The output voltage Vd of the A / D converter 5 is divided by the gain G in the divider 6. That is, the output voltage of the divider 6 is Vd / G. The adder 7 outputs a value (Vb + Vd / G) obtained by adding the output voltage Vb of the A / D converter 2 and the output voltage Vd / G of the divider 6. Here, from the expression (1), the input voltage Va of the A / D conversion apparatus 100 is expressed by the following expression (4). Therefore, the quantization error of the A / D conversion processing by the A / D conversion apparatus 100 is Is represented by the following equation (5).
Va = Vb + Vc (4)
Quantization error = Va− (Vb + Vd / G) = (Vb + Vc) − (Vb + Vd / G)
= Vc-Vd / G = (Vd / G + Ve / G) -Vd / G
= Ve / G (5)

As described above, since the relationship of 0 ≦ Ve <ΔV1 holds, the magnitude of the quantization error Ve / G in the A / D conversion process of the A / D conversion apparatus 100 is defined by the following equation (6). .
0 ≦ Ve / G <ΔV1 / G (6)

  That is, the maximum quantization error of the A / D conversion process by the A / D conversion apparatus 100 is ΔV1 / G, and the maximum value ΔV1 / G of the quantization error is the resolution of the A / D conversion apparatus 100. Here, since the maximum value of the quantization error when only one A / D converter is provided, that is, the resolution is ΔV1, according to the A / D conversion apparatus 100 of the first embodiment, the resolution Can be reduced to 1 / G.

Here, the resolution is calculated using specific numerical values. The resolution of the 8-bit A / D converter 2 with a maximum input voltage of 5V is 5/2 ⁸ (V).
5/2 ⁸ × K = 800/256 = 3.125 (V)
It becomes. This is the resolution (800 V conversion) of a conventional A / D converter having only one A / D converter.

On the other hand, since the resolution of the A / D conversion device 100 in the first embodiment is 1 / G of the resolution of the A / D converters 2 and 5,
3.125 / 200 = 15.6 (mV)
It becomes.

Here, in a conventional A / D converter having only one A / D converter, the resolution (converted to 800 V) when a 16-bit A / D converter is used is as follows:
^{5/2 16 × K = 800/2} 16 = 12.2 (mV)
It becomes. That is, according to the A / D converter in the first embodiment, the A / D converter using the 8-bit A / D converter is equivalent to the A / D converter using the expensive 16-bit converter.
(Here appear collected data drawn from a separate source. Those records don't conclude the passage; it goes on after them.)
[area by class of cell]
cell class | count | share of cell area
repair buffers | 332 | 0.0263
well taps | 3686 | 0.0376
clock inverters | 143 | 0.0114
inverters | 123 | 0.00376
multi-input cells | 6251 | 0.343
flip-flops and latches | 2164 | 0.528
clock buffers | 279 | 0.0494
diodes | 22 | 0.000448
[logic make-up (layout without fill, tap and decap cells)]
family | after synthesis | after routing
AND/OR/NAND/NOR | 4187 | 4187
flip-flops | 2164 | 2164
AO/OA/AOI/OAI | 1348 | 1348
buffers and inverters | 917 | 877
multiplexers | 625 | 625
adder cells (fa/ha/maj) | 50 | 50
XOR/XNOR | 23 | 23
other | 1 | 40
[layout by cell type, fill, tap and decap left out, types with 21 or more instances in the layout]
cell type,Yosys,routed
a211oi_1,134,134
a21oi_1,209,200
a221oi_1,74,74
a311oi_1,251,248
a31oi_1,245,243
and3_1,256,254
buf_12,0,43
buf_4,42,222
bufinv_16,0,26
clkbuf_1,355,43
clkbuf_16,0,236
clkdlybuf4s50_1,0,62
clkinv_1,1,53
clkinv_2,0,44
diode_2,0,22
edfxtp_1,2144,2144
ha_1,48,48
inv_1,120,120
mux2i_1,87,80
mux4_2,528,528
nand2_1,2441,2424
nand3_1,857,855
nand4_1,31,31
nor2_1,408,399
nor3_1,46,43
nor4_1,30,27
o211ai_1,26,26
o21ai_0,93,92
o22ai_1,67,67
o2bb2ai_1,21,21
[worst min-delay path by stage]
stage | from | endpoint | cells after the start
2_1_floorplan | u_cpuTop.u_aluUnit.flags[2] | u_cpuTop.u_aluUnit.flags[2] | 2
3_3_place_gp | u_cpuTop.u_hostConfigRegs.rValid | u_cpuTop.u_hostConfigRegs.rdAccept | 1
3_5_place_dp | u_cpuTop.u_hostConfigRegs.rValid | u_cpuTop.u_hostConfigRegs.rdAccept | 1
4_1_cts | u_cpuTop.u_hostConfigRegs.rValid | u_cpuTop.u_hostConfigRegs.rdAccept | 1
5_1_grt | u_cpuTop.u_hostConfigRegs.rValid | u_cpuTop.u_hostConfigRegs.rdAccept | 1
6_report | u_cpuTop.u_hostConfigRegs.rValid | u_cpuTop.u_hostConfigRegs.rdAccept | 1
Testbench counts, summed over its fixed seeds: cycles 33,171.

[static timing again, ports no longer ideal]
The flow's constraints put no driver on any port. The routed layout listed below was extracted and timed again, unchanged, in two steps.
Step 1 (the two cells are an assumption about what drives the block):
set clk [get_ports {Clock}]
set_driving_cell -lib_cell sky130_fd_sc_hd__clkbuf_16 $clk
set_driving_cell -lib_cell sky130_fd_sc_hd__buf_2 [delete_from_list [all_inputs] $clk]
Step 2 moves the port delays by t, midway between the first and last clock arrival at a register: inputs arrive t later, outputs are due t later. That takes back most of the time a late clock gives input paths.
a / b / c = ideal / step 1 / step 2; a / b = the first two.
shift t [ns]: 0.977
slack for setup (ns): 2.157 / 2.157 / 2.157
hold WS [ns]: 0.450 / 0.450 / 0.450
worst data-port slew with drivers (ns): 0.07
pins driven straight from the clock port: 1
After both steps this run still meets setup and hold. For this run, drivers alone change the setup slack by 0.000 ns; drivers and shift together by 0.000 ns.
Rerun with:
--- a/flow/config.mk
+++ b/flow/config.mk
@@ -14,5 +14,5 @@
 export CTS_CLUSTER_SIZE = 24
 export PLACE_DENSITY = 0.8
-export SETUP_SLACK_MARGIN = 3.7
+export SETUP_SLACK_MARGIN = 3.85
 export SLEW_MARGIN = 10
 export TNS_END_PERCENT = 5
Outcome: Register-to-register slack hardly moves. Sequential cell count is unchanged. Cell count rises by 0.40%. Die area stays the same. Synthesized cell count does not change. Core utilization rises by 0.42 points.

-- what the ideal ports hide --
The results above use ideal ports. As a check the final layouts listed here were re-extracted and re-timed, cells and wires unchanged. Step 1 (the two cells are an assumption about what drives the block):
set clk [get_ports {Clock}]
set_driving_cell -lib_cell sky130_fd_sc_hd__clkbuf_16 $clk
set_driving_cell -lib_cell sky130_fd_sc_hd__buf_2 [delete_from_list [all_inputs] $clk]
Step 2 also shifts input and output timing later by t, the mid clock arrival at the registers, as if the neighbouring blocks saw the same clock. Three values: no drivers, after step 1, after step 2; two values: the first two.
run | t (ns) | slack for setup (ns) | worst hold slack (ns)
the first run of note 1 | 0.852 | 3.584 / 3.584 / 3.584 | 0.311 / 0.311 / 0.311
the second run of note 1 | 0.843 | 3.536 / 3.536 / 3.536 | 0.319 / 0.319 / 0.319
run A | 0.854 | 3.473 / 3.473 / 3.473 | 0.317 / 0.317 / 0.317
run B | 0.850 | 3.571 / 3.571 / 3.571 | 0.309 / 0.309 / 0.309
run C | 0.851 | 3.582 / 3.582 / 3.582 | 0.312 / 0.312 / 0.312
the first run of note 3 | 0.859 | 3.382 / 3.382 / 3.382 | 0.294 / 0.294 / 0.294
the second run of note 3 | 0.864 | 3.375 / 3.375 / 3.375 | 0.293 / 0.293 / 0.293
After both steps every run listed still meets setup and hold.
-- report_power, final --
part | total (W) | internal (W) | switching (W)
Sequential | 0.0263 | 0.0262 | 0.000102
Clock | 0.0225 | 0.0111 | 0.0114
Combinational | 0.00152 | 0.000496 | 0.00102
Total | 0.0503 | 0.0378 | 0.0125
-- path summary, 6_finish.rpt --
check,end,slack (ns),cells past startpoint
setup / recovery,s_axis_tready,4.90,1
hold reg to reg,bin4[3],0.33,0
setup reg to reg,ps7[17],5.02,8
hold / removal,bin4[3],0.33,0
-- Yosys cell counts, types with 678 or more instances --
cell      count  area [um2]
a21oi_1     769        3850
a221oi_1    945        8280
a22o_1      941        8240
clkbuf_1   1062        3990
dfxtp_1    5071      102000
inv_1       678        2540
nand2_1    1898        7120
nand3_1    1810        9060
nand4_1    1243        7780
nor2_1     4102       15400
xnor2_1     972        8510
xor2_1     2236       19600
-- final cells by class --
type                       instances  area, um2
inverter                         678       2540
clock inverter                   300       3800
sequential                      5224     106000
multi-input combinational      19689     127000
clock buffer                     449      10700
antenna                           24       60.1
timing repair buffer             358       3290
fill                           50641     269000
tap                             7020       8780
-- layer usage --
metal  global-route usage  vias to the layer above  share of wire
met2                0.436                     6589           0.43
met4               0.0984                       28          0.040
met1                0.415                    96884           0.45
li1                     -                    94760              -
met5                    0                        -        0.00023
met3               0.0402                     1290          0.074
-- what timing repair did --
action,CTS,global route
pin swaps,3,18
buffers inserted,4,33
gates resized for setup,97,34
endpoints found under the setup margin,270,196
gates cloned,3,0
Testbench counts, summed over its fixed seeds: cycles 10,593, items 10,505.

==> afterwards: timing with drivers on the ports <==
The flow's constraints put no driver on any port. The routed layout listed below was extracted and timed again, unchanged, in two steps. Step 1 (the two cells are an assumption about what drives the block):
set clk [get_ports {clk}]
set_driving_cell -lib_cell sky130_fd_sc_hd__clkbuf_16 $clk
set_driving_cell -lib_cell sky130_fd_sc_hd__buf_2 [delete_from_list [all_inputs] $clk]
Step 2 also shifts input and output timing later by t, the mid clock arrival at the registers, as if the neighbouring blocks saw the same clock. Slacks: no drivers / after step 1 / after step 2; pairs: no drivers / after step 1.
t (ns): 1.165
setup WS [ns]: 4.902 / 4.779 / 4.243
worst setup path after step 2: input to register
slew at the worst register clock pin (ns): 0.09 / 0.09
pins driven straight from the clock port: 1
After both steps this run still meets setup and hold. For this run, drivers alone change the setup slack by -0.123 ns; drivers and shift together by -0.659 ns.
Resolution can be obtained.

The gain G is determined based on the resolution of the first A / D converter 2 and the maximum input voltage of the second A / D converter 5. As described above, since the resolution of the A / D converter 2 is 5/2 ⁸ (V), the voltage input to the A / D converter 5 is a value smaller than 5/2 ⁸ × G (V). It becomes. Gain G must be set so that the input voltage of the A / D converter 5 is smaller than 5V is the maximum input voltage, here, it is necessary to set the gain G 2 ⁸ the following values. As described above, according to the A / D conversion device 100 in the first embodiment, the resolution is set to 1 / G with respect to the resolution of the A / D conversion device using one A / D converter. since it is, the gain G is at 2 ⁸ the following values, it is preferable to set as high as possible value.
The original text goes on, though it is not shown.